** Work task **
Take the entries below and print, exactly, the stretch from the line containing "conb_1: 1 / 27" through the line containing "multiplexers,3", both included.

■ ■ ■ ■ ■

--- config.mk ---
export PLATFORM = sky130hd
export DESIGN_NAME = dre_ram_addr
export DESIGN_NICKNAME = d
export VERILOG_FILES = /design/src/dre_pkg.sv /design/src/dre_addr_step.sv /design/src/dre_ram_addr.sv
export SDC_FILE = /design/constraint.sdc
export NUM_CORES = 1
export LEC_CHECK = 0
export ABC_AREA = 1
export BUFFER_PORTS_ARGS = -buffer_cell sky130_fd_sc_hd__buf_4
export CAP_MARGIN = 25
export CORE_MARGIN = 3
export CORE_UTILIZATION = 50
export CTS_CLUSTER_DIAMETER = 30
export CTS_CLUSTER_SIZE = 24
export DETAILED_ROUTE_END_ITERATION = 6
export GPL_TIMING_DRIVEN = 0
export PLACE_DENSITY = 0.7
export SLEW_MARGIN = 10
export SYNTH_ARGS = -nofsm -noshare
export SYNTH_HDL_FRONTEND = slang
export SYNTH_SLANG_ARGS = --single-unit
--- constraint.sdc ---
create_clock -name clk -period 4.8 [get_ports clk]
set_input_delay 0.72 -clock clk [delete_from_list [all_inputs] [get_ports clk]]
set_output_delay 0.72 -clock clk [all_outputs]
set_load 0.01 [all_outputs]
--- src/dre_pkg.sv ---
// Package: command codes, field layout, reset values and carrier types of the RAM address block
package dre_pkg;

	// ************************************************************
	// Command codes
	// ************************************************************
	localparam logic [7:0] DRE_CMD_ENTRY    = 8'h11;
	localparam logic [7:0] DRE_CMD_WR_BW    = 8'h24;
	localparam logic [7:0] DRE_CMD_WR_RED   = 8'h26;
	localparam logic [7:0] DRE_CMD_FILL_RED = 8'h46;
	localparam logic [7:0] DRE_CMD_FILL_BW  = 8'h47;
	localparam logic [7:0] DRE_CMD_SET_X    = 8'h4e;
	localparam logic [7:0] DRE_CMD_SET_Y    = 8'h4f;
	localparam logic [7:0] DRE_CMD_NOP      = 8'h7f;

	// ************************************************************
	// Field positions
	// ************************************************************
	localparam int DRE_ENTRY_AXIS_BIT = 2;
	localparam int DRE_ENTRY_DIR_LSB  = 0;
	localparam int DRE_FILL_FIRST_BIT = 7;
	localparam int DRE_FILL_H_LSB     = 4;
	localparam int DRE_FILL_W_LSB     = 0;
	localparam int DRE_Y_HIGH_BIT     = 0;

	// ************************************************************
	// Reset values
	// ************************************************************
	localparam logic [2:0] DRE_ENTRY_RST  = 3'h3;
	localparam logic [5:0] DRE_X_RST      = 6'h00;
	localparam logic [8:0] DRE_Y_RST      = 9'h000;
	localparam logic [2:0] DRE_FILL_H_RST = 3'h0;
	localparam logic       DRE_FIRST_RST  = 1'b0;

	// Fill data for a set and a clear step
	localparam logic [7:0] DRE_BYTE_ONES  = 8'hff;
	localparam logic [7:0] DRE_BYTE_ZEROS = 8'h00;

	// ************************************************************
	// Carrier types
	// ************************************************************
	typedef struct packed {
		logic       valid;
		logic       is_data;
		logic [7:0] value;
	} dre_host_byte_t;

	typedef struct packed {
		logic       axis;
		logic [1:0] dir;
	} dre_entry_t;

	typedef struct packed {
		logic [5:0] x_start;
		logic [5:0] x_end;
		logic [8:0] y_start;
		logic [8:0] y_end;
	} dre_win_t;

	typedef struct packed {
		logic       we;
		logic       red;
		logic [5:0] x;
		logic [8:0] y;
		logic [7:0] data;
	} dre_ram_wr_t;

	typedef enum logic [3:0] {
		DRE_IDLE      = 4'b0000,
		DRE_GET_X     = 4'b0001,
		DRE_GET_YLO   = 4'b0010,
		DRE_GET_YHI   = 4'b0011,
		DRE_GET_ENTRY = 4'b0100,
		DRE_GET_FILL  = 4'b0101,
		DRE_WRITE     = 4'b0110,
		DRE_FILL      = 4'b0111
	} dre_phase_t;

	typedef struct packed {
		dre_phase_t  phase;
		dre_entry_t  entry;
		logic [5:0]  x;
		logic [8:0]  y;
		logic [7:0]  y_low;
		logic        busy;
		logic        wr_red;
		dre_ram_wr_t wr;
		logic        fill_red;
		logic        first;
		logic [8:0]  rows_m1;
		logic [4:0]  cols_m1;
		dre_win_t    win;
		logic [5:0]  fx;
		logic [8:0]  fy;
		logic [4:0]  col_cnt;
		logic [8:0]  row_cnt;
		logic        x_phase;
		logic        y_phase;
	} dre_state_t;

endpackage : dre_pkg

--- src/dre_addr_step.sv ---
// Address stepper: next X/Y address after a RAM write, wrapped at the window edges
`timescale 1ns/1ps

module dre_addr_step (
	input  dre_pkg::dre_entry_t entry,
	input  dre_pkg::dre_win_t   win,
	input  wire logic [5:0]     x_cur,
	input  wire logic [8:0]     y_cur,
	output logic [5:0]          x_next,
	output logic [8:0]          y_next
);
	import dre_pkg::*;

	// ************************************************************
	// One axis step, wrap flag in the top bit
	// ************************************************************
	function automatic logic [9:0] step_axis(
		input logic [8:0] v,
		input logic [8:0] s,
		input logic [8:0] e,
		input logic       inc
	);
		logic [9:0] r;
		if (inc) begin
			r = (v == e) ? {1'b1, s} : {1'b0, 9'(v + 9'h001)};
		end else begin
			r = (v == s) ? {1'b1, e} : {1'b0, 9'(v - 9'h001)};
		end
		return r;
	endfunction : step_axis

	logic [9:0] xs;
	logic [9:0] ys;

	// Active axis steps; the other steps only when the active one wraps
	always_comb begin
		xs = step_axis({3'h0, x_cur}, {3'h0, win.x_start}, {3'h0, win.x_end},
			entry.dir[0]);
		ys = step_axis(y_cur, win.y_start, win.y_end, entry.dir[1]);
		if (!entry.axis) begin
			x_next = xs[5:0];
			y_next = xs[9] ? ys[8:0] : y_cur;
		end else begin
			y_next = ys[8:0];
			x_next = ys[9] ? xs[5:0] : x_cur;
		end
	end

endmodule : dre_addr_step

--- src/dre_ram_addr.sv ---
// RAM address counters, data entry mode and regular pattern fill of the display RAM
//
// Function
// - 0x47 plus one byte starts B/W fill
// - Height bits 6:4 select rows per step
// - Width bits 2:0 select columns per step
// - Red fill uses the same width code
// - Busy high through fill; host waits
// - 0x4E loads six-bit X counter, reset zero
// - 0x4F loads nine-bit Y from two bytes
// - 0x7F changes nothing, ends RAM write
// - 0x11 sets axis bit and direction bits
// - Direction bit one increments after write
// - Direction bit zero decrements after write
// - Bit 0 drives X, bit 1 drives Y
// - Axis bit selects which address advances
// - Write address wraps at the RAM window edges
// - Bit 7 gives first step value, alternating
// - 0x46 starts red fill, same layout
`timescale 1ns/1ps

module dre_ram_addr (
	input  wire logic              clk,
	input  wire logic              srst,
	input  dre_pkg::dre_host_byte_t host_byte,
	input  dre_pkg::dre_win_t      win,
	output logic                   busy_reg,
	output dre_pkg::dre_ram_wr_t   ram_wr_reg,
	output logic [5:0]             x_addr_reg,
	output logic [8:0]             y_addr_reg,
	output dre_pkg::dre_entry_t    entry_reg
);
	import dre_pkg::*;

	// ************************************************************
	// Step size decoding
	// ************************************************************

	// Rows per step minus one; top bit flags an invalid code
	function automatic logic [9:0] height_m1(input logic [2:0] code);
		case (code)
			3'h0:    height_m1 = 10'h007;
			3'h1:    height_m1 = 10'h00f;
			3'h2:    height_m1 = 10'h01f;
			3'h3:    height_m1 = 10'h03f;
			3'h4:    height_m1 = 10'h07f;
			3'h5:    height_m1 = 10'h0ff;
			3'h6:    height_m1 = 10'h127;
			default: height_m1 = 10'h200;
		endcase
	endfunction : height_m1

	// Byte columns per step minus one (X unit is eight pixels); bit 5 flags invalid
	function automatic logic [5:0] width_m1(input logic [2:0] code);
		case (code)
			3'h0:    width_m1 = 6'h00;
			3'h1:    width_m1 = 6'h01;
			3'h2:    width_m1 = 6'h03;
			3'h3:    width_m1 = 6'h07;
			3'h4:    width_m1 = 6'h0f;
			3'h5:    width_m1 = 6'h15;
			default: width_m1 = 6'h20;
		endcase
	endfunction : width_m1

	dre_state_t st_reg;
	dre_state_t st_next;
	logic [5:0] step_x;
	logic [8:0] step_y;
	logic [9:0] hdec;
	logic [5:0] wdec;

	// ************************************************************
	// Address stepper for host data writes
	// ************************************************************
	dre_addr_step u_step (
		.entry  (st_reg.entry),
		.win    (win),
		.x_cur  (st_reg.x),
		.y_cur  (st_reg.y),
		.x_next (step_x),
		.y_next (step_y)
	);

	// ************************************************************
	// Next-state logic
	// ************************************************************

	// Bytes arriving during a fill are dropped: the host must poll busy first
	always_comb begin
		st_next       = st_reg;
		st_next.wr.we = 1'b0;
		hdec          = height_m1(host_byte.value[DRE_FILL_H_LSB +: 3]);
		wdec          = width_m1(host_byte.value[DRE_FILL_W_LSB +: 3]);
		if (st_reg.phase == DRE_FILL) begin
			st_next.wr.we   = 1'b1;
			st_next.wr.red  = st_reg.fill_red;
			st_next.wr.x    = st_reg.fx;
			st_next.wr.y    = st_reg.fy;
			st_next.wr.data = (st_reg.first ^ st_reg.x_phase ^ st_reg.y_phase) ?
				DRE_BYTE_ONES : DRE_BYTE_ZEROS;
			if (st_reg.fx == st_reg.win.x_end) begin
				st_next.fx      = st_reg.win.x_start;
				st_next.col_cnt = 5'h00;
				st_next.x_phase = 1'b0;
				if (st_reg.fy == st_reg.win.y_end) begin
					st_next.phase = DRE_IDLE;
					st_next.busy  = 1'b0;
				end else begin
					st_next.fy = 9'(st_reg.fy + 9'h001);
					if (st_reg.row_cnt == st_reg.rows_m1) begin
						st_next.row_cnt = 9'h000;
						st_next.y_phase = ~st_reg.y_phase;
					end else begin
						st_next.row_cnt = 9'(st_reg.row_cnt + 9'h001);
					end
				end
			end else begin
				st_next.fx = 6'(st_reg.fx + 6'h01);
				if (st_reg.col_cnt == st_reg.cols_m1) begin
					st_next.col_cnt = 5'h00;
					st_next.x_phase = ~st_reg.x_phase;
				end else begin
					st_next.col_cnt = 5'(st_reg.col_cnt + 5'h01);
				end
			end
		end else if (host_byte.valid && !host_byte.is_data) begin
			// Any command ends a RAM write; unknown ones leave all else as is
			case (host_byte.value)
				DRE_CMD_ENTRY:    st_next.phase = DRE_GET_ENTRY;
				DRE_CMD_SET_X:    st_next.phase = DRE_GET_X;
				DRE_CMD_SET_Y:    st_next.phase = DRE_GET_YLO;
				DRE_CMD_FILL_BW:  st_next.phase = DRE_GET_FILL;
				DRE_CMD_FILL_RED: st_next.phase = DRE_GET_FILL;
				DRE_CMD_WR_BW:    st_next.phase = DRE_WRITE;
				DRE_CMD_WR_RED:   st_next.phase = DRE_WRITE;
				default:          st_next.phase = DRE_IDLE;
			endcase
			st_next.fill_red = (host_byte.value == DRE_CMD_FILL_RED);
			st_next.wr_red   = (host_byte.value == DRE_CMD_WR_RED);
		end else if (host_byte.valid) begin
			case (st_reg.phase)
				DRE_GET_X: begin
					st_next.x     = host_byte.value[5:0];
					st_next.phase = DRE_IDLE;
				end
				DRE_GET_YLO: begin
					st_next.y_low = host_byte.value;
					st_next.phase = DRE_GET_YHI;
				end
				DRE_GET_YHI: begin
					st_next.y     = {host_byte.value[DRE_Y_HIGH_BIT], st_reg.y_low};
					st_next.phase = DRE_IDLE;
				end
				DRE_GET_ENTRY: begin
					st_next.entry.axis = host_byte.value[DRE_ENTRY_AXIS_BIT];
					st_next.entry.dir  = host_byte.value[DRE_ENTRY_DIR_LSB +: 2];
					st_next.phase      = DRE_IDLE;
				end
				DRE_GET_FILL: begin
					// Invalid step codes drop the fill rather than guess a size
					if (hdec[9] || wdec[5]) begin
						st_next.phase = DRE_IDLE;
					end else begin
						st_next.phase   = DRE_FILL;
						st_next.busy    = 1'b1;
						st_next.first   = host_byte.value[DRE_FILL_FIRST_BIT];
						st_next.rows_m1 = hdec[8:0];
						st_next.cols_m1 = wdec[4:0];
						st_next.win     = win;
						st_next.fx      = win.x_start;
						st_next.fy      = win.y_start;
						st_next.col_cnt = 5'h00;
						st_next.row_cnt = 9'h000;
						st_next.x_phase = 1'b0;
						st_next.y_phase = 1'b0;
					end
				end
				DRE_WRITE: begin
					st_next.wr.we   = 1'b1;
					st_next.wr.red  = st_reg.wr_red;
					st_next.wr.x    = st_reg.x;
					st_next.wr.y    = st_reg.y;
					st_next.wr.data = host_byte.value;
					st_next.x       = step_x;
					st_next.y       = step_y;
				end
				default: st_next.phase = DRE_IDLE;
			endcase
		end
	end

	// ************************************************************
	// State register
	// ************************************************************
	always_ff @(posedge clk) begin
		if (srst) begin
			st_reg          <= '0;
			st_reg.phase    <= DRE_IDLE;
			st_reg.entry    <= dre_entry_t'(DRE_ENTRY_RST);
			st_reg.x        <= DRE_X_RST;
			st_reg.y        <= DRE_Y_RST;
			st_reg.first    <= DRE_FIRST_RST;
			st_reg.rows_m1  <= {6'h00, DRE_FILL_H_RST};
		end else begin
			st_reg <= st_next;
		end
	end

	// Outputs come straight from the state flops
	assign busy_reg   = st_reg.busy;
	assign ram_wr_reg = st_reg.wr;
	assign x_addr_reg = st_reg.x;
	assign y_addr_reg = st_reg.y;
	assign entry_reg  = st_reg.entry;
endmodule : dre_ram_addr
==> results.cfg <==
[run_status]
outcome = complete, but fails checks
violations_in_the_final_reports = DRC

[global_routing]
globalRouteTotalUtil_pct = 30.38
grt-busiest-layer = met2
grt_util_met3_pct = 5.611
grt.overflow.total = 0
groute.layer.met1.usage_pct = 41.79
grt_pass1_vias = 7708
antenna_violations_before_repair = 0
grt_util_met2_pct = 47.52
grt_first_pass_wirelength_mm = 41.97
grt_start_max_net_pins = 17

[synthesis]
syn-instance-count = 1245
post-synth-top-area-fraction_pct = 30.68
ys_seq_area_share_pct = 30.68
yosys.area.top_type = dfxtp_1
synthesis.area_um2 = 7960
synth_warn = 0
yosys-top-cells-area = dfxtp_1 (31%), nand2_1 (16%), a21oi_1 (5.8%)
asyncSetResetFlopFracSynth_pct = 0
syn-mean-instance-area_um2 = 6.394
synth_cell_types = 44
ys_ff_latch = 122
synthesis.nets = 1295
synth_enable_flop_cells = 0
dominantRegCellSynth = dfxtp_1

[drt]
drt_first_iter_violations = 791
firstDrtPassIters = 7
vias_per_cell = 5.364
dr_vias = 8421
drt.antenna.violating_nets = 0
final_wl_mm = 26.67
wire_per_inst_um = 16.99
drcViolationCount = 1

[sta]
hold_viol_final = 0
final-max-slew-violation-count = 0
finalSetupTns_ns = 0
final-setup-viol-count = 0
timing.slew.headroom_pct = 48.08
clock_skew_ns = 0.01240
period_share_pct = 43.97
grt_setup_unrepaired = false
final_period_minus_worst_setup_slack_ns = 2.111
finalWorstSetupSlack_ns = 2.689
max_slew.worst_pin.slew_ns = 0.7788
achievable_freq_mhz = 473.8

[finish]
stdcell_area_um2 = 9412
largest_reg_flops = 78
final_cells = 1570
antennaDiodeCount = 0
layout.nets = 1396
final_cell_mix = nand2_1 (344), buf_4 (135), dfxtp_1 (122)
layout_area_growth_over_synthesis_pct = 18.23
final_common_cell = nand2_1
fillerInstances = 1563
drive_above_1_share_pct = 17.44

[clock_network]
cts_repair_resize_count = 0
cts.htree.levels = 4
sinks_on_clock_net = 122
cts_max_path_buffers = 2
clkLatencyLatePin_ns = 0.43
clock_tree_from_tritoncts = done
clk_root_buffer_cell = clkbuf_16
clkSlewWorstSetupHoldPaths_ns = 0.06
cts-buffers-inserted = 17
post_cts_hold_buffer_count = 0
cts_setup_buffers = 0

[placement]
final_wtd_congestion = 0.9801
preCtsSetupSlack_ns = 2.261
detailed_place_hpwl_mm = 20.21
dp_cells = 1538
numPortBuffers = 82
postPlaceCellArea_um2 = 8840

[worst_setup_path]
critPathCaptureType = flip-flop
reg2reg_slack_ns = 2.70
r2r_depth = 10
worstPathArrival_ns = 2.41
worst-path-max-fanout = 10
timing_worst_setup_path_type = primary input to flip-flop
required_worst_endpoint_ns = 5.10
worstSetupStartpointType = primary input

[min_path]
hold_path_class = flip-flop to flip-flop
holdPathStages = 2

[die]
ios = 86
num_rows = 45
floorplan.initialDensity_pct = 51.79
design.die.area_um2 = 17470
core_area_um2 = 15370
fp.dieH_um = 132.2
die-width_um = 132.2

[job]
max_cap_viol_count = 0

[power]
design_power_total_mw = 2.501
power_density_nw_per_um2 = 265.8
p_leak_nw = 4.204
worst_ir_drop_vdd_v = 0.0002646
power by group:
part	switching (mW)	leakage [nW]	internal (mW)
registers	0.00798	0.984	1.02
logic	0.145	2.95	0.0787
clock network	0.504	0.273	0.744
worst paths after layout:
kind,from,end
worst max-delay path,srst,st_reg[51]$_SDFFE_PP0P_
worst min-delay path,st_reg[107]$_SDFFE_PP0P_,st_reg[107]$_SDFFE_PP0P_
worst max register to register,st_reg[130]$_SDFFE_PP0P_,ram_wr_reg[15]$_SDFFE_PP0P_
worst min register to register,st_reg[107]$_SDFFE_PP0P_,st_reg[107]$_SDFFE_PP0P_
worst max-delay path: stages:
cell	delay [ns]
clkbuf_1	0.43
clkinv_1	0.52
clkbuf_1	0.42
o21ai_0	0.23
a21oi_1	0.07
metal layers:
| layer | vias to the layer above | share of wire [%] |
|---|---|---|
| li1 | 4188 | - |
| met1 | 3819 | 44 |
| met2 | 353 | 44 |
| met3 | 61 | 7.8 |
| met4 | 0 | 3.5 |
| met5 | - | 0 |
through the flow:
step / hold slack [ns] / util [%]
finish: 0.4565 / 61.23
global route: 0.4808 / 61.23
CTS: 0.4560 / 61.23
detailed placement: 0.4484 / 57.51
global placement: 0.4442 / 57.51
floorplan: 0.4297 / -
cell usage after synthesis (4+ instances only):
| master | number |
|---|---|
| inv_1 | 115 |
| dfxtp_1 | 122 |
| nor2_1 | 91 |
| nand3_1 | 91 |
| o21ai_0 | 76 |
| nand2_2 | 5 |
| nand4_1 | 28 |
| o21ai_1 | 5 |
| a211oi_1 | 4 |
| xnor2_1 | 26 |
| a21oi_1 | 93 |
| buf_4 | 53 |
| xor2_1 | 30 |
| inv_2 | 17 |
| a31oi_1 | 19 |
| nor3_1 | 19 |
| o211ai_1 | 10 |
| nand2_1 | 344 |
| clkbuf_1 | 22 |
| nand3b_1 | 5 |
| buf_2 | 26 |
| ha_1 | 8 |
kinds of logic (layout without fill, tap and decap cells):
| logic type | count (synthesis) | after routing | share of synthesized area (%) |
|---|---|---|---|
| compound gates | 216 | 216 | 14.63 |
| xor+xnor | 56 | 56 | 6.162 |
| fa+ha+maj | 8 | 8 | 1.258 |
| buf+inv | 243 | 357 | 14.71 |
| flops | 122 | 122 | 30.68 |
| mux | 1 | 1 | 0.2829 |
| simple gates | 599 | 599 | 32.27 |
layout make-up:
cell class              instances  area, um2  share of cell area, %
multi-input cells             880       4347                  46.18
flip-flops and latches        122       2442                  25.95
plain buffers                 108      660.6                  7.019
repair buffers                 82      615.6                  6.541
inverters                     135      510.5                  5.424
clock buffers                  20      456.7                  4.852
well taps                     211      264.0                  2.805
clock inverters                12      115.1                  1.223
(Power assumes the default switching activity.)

■ ■ ■ ■ ■

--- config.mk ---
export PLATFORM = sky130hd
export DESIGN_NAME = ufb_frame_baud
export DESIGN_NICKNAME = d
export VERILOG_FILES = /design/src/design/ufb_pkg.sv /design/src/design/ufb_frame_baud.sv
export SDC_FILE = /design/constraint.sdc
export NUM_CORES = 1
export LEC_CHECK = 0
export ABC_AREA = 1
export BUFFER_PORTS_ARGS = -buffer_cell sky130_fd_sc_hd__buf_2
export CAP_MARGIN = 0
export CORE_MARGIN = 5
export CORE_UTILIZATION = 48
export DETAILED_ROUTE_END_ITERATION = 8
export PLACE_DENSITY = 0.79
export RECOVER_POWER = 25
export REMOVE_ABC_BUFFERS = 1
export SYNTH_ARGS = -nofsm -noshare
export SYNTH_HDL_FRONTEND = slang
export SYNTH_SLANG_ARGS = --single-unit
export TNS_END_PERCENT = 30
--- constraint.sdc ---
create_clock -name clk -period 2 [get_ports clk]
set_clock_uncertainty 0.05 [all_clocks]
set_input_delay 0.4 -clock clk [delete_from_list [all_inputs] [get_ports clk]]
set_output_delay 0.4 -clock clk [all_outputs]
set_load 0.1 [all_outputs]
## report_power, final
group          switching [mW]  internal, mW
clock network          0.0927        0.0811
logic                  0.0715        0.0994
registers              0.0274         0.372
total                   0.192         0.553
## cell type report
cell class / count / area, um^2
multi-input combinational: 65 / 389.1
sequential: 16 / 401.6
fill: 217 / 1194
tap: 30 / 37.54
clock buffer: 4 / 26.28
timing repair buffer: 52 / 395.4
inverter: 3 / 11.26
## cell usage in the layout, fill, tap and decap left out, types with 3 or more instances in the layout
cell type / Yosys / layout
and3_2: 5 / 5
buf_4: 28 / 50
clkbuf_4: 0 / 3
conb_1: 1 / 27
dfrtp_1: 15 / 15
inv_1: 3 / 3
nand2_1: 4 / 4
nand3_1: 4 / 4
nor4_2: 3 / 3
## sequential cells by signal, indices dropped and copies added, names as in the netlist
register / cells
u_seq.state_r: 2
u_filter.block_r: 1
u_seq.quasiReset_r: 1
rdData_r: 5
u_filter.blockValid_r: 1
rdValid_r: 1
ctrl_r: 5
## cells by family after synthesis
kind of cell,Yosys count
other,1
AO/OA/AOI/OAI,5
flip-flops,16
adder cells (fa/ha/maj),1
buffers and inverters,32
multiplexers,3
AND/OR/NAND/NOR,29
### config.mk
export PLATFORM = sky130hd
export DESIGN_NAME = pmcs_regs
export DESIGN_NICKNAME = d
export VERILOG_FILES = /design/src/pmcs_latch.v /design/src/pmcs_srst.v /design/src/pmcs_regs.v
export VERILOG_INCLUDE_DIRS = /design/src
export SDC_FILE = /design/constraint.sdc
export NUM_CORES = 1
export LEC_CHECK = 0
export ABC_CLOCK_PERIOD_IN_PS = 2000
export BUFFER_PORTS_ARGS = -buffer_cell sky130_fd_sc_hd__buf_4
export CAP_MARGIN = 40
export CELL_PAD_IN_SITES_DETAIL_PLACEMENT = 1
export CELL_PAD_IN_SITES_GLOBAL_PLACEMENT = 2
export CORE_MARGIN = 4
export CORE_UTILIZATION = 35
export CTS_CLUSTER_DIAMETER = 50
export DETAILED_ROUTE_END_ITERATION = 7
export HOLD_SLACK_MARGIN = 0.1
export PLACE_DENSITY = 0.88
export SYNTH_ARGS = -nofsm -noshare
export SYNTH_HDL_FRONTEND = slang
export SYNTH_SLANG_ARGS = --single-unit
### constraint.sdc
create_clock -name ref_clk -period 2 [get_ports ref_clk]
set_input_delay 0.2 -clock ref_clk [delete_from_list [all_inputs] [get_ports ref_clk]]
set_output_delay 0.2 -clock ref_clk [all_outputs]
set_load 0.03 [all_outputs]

■ ■ ■ ■ ■

** Solved problem **
conb_1: 1 / 27
dfrtp_1: 15 / 15
inv_1: 3 / 3
nand2_1: 4 / 4
nand3_1: 4 / 4
nor4_2: 3 / 3
## sequential cells by signal, indices dropped and copies added, names as in the netlist
register / cells
u_seq.state_r: 2
u_filter.block_r: 1
u_seq.quasiReset_r: 1
rdData_r: 5
u_filter.blockValid_r: 1
rdValid_r: 1
ctrl_r: 5
## cells by family after synthesis
kind of cell,Yosys count
other,1
AO/OA/AOI/OAI,5
flip-flops,16
adder cells (fa/ha/maj),1
buffers and inverters,32
multiplexers,3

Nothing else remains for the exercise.